For data column discard, in addition to invalid values and requirements, some tables themselves redundant columns also need to be cleaned up in this link, such as the index number in Dataframe, type description, and so on, through the discard of these data, thus generating new data, can make the data capacity effectively reduced, and thus improve the computational efficiency.

The analysis shows that the usage of honeypot agent has exploded in the days of June 5, 19-22 and 25th. Then these days the data has a situation, not normal, the specific is God horse situation, not urgent, behind the small safety belt everyone to slowly find out in the end is those people (source IP) did what "bad".

Further analysis, after the data has an exception, let us look at the amount of daily to go to heavy IP data and its growth. Can be calculated by the day groupby after the Nunique () method to calculate the daily amount of IP data.

Daily_proxy_data = analysis_data[analysis_data.module== ' proxy ']daily_proxy_visited_count = Daily_proxy_ Data.groupby ([' Proxy_host ']). Srcip.nunique () Daily_proxy_visited_count.plot ()

What is the majority of people (source IP) in the dry God horse? The horse of the dry God? The horse of the dry God? Let's take a look at which of the most visited hosts, that is, the number of IPs associated with the same host, so that we can see only the top 10 top host.

First select the host and IP fields, can over GroupBy method to group each domain name (host), and then the IP access to each domain name unique statistics.

HOST_ASSOCIATE_IP = proxy_data.loc[:, [' proxy_host ', ' srcip ']]grouped_host_ip = Host_associate_ip.groupby ([' Proxy_ Host ']). Srcip.nunique () print (Grouped_host_ip.sort_values (ascending=false). Head (10))

delegate access to host	Source IP
Www.gan**.com	1113
Wap.gan**.com	913
Webim.gan**.com	710
Cgi.**.qq.com	32T
Www.baidu.com	615
Loc.*.baidu.com	543
Baidu.com	515
www.google.com	455
Www.bing.com	428
12.ip138.com	405

Look at what everyone has done--look at the log data and discover the original collection of information such as the price of used cars, worker recruitment and so on. From the popular host, we should always use the agent mainly to get Baidu, qq,google,bing this kind of including women website Information.

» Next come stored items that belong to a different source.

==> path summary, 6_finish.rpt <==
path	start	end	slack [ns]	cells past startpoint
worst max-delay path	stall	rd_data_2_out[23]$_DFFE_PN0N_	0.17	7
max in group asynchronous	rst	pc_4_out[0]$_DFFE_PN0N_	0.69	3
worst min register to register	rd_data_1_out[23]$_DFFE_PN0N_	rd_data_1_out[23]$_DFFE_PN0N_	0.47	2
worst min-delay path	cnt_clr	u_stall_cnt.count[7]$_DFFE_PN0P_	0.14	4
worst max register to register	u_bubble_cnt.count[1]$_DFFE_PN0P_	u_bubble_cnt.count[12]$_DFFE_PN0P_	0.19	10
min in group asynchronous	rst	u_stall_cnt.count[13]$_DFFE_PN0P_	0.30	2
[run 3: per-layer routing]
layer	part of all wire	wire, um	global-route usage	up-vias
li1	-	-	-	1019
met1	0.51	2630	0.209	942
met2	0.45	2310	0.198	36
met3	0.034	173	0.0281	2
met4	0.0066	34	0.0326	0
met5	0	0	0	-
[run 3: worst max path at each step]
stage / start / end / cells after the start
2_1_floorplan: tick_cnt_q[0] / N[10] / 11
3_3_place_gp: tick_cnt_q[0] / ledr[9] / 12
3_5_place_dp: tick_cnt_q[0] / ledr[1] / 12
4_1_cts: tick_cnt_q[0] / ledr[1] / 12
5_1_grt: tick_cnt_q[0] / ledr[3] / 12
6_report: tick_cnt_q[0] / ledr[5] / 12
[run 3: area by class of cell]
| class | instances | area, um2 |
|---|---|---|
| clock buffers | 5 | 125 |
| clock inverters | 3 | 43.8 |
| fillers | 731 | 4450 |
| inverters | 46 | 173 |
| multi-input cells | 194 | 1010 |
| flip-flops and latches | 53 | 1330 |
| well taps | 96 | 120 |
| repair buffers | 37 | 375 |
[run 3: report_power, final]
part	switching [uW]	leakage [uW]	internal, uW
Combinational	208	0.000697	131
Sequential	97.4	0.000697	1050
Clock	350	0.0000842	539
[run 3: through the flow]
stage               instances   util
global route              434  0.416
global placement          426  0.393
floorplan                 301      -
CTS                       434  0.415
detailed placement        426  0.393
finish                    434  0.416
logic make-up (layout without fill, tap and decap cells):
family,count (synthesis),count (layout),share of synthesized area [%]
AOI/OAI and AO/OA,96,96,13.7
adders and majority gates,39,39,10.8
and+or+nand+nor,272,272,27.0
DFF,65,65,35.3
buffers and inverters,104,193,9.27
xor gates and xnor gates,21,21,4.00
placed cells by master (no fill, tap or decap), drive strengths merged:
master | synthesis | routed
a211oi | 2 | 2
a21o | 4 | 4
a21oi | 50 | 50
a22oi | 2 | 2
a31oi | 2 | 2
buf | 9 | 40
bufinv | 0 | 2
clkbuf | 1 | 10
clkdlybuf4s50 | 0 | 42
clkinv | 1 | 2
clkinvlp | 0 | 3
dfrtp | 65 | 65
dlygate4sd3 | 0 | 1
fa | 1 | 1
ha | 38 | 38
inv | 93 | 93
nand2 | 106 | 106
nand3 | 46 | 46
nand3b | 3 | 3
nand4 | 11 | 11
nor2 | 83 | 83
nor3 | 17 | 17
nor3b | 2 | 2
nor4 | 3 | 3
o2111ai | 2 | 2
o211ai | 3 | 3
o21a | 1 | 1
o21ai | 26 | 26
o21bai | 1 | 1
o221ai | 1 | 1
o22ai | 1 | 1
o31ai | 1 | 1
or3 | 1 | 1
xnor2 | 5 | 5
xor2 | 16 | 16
[src/rtl/delay_scan_ctrl.sv]
// delay_scan_ctrl: steps a DRP delay stage across a tap range and reports,
// per tap, the commanded tap, the readback tap and the ones count of the delayed data.
module delay_scan_ctrl #(
    parameter int TAP_W       = 9,
    parameter int CNT_W       = 16,
    parameter int SETTLE_CYC  = 8,
    parameter int TIMEOUT_CYC = 1023
) (
    input  logic             clk,
    input  logic             rst_n,
    input  logic             start,
    input  logic             abort,
    input  logic [TAP_W-1:0] cfg_start_tap,
    input  logic [TAP_W-1:0] cfg_end_tap,
    input  logic [TAP_W-1:0] cfg_step,
    input  logic [CNT_W-1:0] cfg_samples,
    output logic             drp_change,
    output logic             drp_read,
    output logic [TAP_W-1:0] drp_delay,
    input  logic             drp_done,
    input  logic [TAP_W-1:0] drp_delay_rb,
    input  logic             sample_in,
    output logic             res_valid,
    input  logic             res_ready,
    output logic [TAP_W-1:0] res_tap,
    output logic [TAP_W-1:0] res_rb,
    output logic [CNT_W-1:0] res_ones,
    output logic             busy,
    output logic             sweep_done,
    output logic             err_timeout,
    output logic             err_cfg
);
    localparam int TMO_W = $clog2(TIMEOUT_CYC + 1);

    typedef enum logic [2:0] {IDLE, ISSUE, WAIT_DONE, SETTLE, SAMPLE, REPORT, NEXT, FINISH} state_t;

    state_t           state;
    logic [TAP_W-1:0] tap, end_tap, step;
    logic [CNT_W-1:0] samples, cnt, ones_inc;
    logic [TMO_W-1:0] tmo;
    logic [TAP_W:0]   sum;

    // one extra bit so a step past the top of the tap range ends the sweep
    assign sum      = {1'b0, tap} + {1'b0, step};
    assign ones_inc = (&res_ones) ? res_ones : res_ones + CNT_W'(sample_in);
    assign drp_read = 1'b0;

    always_ff @(posedge clk) begin
        if (!rst_n) begin
            state       <= IDLE;
            tap         <= '0;
            end_tap     <= '0;
            step        <= '0;
            samples     <= '0;
            cnt         <= '0;
            tmo         <= '0;
            drp_change  <= 1'b0;
            drp_delay   <= '0;
            res_valid   <= 1'b0;
            res_tap     <= '0;
            res_rb      <= '0;
            res_ones    <= '0;
            busy        <= 1'b0;
            sweep_done  <= 1'b0;
            err_timeout <= 1'b0;
            err_cfg     <= 1'b0;
        end else begin
            drp_change <= 1'b0;
            sweep_done <= 1'b0;
            case (state)
                IDLE: if (start) begin
                    if (cfg_end_tap < cfg_start_tap) begin
                        err_cfg <= 1'b1;
                    end else begin
                        err_cfg     <= 1'b0;
                        err_timeout <= 1'b0;
                        tap         <= cfg_start_tap;
                        drp_delay   <= cfg_start_tap;
                        drp_change  <= 1'b1;
                        end_tap     <= cfg_end_tap;
                        step        <= (cfg_step == '0) ? TAP_W'(1) : cfg_step;
                        samples     <= (cfg_samples == '0) ? CNT_W'(1) : cfg_samples;
                        busy        <= 1'b1;
                        state       <= ISSUE;
                    end
                end
                ISSUE: begin
                    tmo   <= '0;
                    state <= WAIT_DONE;
                end
                // done takes priority over a timeout landing in the same cycle
                WAIT_DONE: if (drp_done) begin
                    res_rb <= drp_delay_rb;
                    cnt    <= '0;
                    state  <= SETTLE;
                end else if (tmo == TMO_W'(TIMEOUT_CYC - 1)) begin
                    err_timeout <= 1'b1;
                    busy        <= 1'b0;
                    state       <= IDLE;
                end else begin
                    tmo <= tmo + TMO_W'(1);
                end
                SETTLE: if (cnt == CNT_W'(SETTLE_CYC - 1)) begin
                    cnt      <= '0;
                    res_ones <= '0;
                    state    <= SAMPLE;
                end else begin
                    cnt <= cnt + CNT_W'(1);
                end
                SAMPLE: begin
                    res_ones <= ones_inc;
                    cnt      <= cnt + CNT_W'(1);
                    if (cnt == samples - CNT_W'(1)) begin
                        res_tap   <= tap;
                        res_valid <= 1'b1;
                        state     <= REPORT;
                    end
                end
                REPORT: if (res_ready) begin
                    res_valid <= 1'b0;
                    state     <= NEXT;
                end
                NEXT: if (abort || sum > {1'b0, end_tap}) begin
                    sweep_done <= 1'b1;
                    state      <= FINISH;
                end else begin
                    tap        <= sum[TAP_W-1:0];
                    drp_delay  <= sum[TAP_W-1:0];
                    drp_change <= 1'b1;
                    state      <= ISSUE;
                end
                FINISH: begin
                    busy  <= 1'b0;
                    state <= IDLE;
                end
                default: state <= IDLE;
            endcase
        end
    end
endmodule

Let's see who is using proxy IP "officer" the most, that is to see who has the most IP access to different host.

 host_associate_ip = proxy_data.loc[:, [' proxy_host ',  ' Srcip ']]grouped_host_ip =  host_associate_ip.groupby ([' Srcip ' _host ']). Proxy_host.nunique () print (Grouped_host_ip.sort_values ( Ascending=false). Head ()

" tr>

source IP	Access different host
2850"
64...122	2191
710
212..**.14
518
195.*. 1	27...202	452
451
212..**.13	110...39	430

Oh, we found the target IP is 123. *.155 's young man has a large number of access records, and then view the log, he was in a large collection of hotel information. Well, then we'll probably know who's doing it, and let's see how long they've been using proxy. The code is as follows--

This is not to give you the code, just give the following pseudo-code.

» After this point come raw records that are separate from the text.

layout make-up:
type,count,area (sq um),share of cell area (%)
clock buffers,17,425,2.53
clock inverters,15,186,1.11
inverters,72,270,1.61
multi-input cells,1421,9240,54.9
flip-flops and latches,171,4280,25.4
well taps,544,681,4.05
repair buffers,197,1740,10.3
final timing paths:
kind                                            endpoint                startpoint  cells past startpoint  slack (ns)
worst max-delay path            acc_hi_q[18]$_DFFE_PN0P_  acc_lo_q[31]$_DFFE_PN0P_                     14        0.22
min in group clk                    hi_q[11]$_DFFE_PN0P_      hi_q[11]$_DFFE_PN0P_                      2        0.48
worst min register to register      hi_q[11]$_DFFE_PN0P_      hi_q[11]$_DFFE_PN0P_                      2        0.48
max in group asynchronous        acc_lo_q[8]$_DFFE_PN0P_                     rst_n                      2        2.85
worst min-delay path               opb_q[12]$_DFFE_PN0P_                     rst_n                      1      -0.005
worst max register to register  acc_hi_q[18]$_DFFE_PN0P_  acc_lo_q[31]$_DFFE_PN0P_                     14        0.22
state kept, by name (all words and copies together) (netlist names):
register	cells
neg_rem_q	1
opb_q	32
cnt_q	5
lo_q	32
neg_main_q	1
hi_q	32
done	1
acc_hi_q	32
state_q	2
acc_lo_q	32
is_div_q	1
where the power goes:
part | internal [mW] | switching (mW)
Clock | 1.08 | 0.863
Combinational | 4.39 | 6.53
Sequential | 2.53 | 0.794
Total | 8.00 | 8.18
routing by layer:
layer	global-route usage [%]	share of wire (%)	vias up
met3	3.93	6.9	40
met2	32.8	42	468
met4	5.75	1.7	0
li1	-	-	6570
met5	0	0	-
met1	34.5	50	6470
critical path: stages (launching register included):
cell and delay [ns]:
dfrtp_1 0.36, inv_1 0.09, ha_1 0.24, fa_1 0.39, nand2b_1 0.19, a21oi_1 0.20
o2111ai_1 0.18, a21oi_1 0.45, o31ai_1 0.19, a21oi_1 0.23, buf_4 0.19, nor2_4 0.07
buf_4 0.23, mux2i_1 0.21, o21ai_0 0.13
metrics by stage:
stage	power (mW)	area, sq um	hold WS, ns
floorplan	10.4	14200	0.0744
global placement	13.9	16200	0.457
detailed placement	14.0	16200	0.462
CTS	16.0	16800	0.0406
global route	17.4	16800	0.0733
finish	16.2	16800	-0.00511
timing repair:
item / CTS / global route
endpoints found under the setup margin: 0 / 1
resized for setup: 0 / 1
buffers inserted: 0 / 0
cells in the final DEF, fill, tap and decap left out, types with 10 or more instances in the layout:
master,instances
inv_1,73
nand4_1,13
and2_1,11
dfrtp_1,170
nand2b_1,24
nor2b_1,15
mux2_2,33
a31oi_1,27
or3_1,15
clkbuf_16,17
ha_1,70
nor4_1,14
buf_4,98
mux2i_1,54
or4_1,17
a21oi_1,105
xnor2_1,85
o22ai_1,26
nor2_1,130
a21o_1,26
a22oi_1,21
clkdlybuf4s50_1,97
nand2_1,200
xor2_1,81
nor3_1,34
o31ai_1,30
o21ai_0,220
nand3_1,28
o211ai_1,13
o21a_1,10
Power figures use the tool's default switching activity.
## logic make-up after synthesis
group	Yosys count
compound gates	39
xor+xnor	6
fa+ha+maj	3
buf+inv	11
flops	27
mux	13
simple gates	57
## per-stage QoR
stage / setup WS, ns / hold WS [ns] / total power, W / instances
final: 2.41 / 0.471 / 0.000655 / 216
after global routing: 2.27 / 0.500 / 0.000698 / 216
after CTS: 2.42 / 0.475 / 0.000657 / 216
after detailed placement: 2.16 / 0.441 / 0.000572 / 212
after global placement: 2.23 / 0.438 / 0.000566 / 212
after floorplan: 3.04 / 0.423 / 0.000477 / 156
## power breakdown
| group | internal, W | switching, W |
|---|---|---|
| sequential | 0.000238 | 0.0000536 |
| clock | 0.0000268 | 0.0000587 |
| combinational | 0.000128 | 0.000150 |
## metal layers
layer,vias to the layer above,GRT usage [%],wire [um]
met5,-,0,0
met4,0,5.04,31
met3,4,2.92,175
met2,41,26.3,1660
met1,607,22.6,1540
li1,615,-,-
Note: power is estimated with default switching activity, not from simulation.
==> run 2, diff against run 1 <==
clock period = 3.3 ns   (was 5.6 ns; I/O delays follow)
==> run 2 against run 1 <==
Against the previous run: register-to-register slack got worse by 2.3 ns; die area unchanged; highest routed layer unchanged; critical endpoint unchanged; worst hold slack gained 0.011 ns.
<file path="config.mk">
export PLATFORM = sky130hd
export DESIGN_NAME = sram_bus_arbiter
export DESIGN_NICKNAME = d
export VERILOG_FILES = /design/src/rtl/sram_bus_arbiter.sv
export SDC_FILE = /design/constraint.sdc
export NUM_CORES = 1
export LEC_CHECK = 0
export BUFFER_PORTS_ARGS = -buffer_cell sky130_fd_sc_hd__buf_2
export CAP_MARGIN = 20
export CORE_AREA = 8 8 114 116
export DETAILED_ROUTE_END_ITERATION = 10
export DIE_AREA = 0 0 122 124
export PLACE_DENSITY = 0.89
export SETUP_SLACK_MARGIN = 0.15
export SYNTH_ARGS = -nofsm -noshare
export SYNTH_HDL_FRONTEND = slang
export SYNTH_SLANG_ARGS = --single-unit
</file>
<file path="constraint.sdc">
create_clock -name clk -period 3.11 [get_ports clk]
set_input_delay 0.1555 -clock clk [delete_from_list [all_inputs] [get_ports clk]]
set_output_delay 0.1555 -clock clk [all_outputs]
set_load 0.03 [all_outputs]
</file>
===== src/rtl/dac_spi_writer.sv =====
// dac_spi_writer: shifts each accepted word MSB-first to a serial DAC, then pulses LDAC
module dac_spi_writer import dac_spi_pkg::*; #(
    parameter int DATA_WIDTH  = DEF_DATA_WIDTH,
    parameter int CLK_DIV     = DEF_CLK_DIV,
    parameter int HOLD_CYCLES = DEF_HOLD_CYCLES,
    parameter int LDAC_CYCLES = DEF_LDAC_CYCLES
) (
    input  logic               clock,
    input  logic               reset,
    dac_spi_writer_if.slave    s,
    output logic               busy,
    output logic               done,
    output logic               SCK,
    output logic               CS,
    output logic               SDI,
    output logic               LDAC
);
    localparam int PW = $clog2(max3(CLK_DIV, HOLD_CYCLES, LDAC_CYCLES) + 1);
    localparam int BW = $clog2(DATA_WIDTH + 1);
    state_t                state_q, state_d;
    logic [DATA_WIDTH-1:0] shift_q, shift_d;
    logic [BW-1:0]         bit_q, bit_d;
    logic [PW-1:0]         cnt_q, cnt_d;
    logic                  ready_q, ready_d, busy_q, busy_d, done_q, done_d;
    logic                  sck_q, sck_d, cs_q, cs_d, sdi_q, sdi_d, ldac_q, ldac_d;
    logic                  rise, fall;
    spi_tick_gen #(.CLK_DIV(CLK_DIV)) u_tick (
        .clock (clock),
        .reset (reset),
        .en    (state_q == SHIFT),
        .rise  (rise),
        .fall  (fall)
    );
    assign s.in_ready = ready_q;
    assign busy       = busy_q;
    assign done       = done_q;
    assign SCK        = sck_q;
    assign CS         = cs_q;
    assign SDI        = sdi_q;
    assign LDAC       = ldac_q;
    // next frame state; shift_q holds the bits still to send, current bit lives in sdi_q
    always_comb begin
        state_d = state_q;
        shift_d = shift_q;
        bit_d   = bit_q;
        cnt_d   = cnt_q;
        sck_d   = sck_q;
        cs_d    = cs_q;
        sdi_d   = sdi_q;
        ldac_d  = ldac_q;
        done_d  = 1'b0;
        case (state_q)
            IDLE: if (s.in_valid && ready_q) begin
                state_d = SHIFT;
                shift_d = {s.in_bits[DATA_WIDTH-2:0], 1'b0};
                sdi_d   = s.in_bits[DATA_WIDTH-1];
                bit_d   = '0;
                cs_d    = 1'b0;
            end
            SHIFT: if (rise) begin
                sck_d = 1'b1;
            end else if (fall) begin
                sck_d = 1'b0;
                if (bit_q == BW'(DATA_WIDTH - 1)) begin
                    state_d = HOLD;
                    cnt_d   = '0;
                end else begin
                    bit_d   = bit_q + 1'b1;
                    sdi_d   = shift_q[DATA_WIDTH-1];
                    shift_d = {shift_q[DATA_WIDTH-2:0], 1'b0};
                end
            end
            HOLD: if (cnt_q == PW'(HOLD_CYCLES - 1)) begin
                state_d = LOAD;
                cnt_d   = '0;
                cs_d    = 1'b1;
                sdi_d   = 1'b0;
                ldac_d  = 1'b0;
            end else begin
                cnt_d = cnt_q + 1'b1;
            end
            LOAD: if (cnt_q == PW'(LDAC_CYCLES - 1)) begin
                state_d = IDLE;
                ldac_d  = 1'b1;
                done_d  = 1'b1;
            end else begin
                cnt_d = cnt_q + 1'b1;
            end
            default: state_d = IDLE;
        endcase
        ready_d = state_d == IDLE;
        busy_d  = state_d != IDLE;
    end
    // frame FSM and registered pin drivers
    always_ff @(posedge clock or posedge reset) begin
        if (reset) begin
            state_q <= IDLE;
            shift_q <= '0;
            bit_q   <= '0;
            cnt_q   <= '0;
            ready_q <= 1'b1;
            busy_q  <= 1'b0;
            done_q  <= 1'b0;
            sck_q   <= 1'b0;
            cs_q    <= 1'b1;
            sdi_q   <= 1'b0;
            ldac_q  <= 1'b1;
        end else begin
            state_q <= state_d;
            shift_q <= shift_d;
            bit_q   <= bit_d;
            cnt_q   <= cnt_d;
            ready_q <= ready_d;
            busy_q  <= busy_d;
            done_q  <= done_d;
            sck_q   <= sck_d;
            cs_q    <= cs_d;
            sdi_q   <= sdi_d;
            ldac_q  <= ldac_d;
        end
    end
endmodule

===== src/flat_wrapper.sv =====
// flat-port wrapper written by rule: the top's interface ports become plain ports
module dac_spi_writer_flat import dac_spi_pkg::*;
#(
    parameter int DATA_WIDTH  = DEF_DATA_WIDTH,
    parameter int CLK_DIV     = DEF_CLK_DIV,
    parameter int HOLD_CYCLES = DEF_HOLD_CYCLES,
    parameter int LDAC_CYCLES = DEF_LDAC_CYCLES
)
  (clock, reset, busy, done, SCK, CS, SDI, LDAC, s_in_valid, s_in_bits, s_in_ready);
  dac_spi_writer_if #(.DATA_WIDTH(DATA_WIDTH)) s_i ();
  input  logic clock;
  input  logic reset;
  output logic busy;
  output logic done;
  output logic SCK;
  output logic CS;
  output logic SDI;
  output logic LDAC;
  input wire logic [$bits(s_i.in_valid)-1:0] s_in_valid;
  input wire logic [$bits(s_i.in_bits)-1:0] s_in_bits;
  output wire logic [$bits(s_i.in_ready)-1:0] s_in_ready;
  assign s_i.in_valid = s_in_valid;
  assign s_i.in_bits = s_in_bits;
  assign s_in_ready = s_i.in_ready;
  dac_spi_writer #(.DATA_WIDTH(DATA_WIDTH), .CLK_DIV(CLK_DIV), .HOLD_CYCLES(HOLD_CYCLES), .LDAC_CYCLES(LDAC_CYCLES)) u_core (.clock(clock), .reset(reset), .s(s_i), .busy(busy), .done(done), .SCK(SCK), .CS(CS), .SDI(SDI), .LDAC(LDAC));
endmodule

===== config.mk =====
export PLATFORM = sky130hd
export DESIGN_NAME = dac_spi_writer_flat
export DESIGN_NICKNAME = d
export VERILOG_FILES = /design/src/rtl/dac_spi_pkg.sv /design/src/rtl/dac_spi_writer_if.sv /design/src/rtl/spi_tick_gen.sv /design/src/rtl/dac_spi_writer.sv /design/src/flat_wrapper.sv
export SDC_FILE = /design/constraint.sdc
export NUM_CORES = 1
export LEC_CHECK = 0
export CAP_MARGIN = 20
export CORE_MARGIN = 2
export CORE_UTILIZATION = 42
export DETAILED_ROUTE_END_ITERATION = 8
export PLACE_DENSITY = 0.69
export SYNTH_ARGS = -nofsm -noshare
export SYNTH_HDL_FRONTEND = slang
export SYNTH_SLANG_ARGS = --single-unit

===== constraint.sdc =====
create_clock -name clock -period 4 [get_ports clock]
set_input_delay 0.6 -clock clock [delete_from_list [all_inputs] [get_ports clock]]
set_output_delay 0.6 -clock clock [all_outputs]
set_load 0.05 [all_outputs]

DATE_IP = analysis_data.loc[:,[' timestamp ', ' srcip ']]grouped_date_ip = date_ip.groupby ([' Timestamp ', ' Srcip ']) # Calculate the access date for each source IP (SRCIP) all_srcip_duration_times = ... #算出最长连续日期天数duration_date_cnt = count_date (all_srcip_duration_ Times

Source IP	duration Date (days)
80...38	32
213.*. 128	31
125..*.161	22
120..*.161	22
50.*. 67	19
114...97	19
162.*. 113	19
192.*. 226	17
182...205	17
112.*. 108	16
123..*.130	16
61...156	15
61...152	15
58...130	15
216.*. 106	14
101...117	14
124...126	14
79.*. 254	13
115..*.130	13
61...79	13

Well, here I also know what those people do, who use the agent for the longest and so on. Remove IP = 80...38 users use proxy IP access to the data log, found that the lad in a long time to obtain Sohu images.

Honeypot across the country to deploy multiple nodes, let us look at each source IP scan honeypot node total number, understanding IP scan node coverage. The results are shown below:

# Total number of IP scan nodes per IP scan node = df[df.module== ' Scan ']node = node.loc[:,[' Srcip ', ' origin_details ']]grouped_node_count = Node.groupby ([' Srcip ']). Count () print grouped_node_count.sort_values ([' origin_details '], Ascending=false). Head (10 )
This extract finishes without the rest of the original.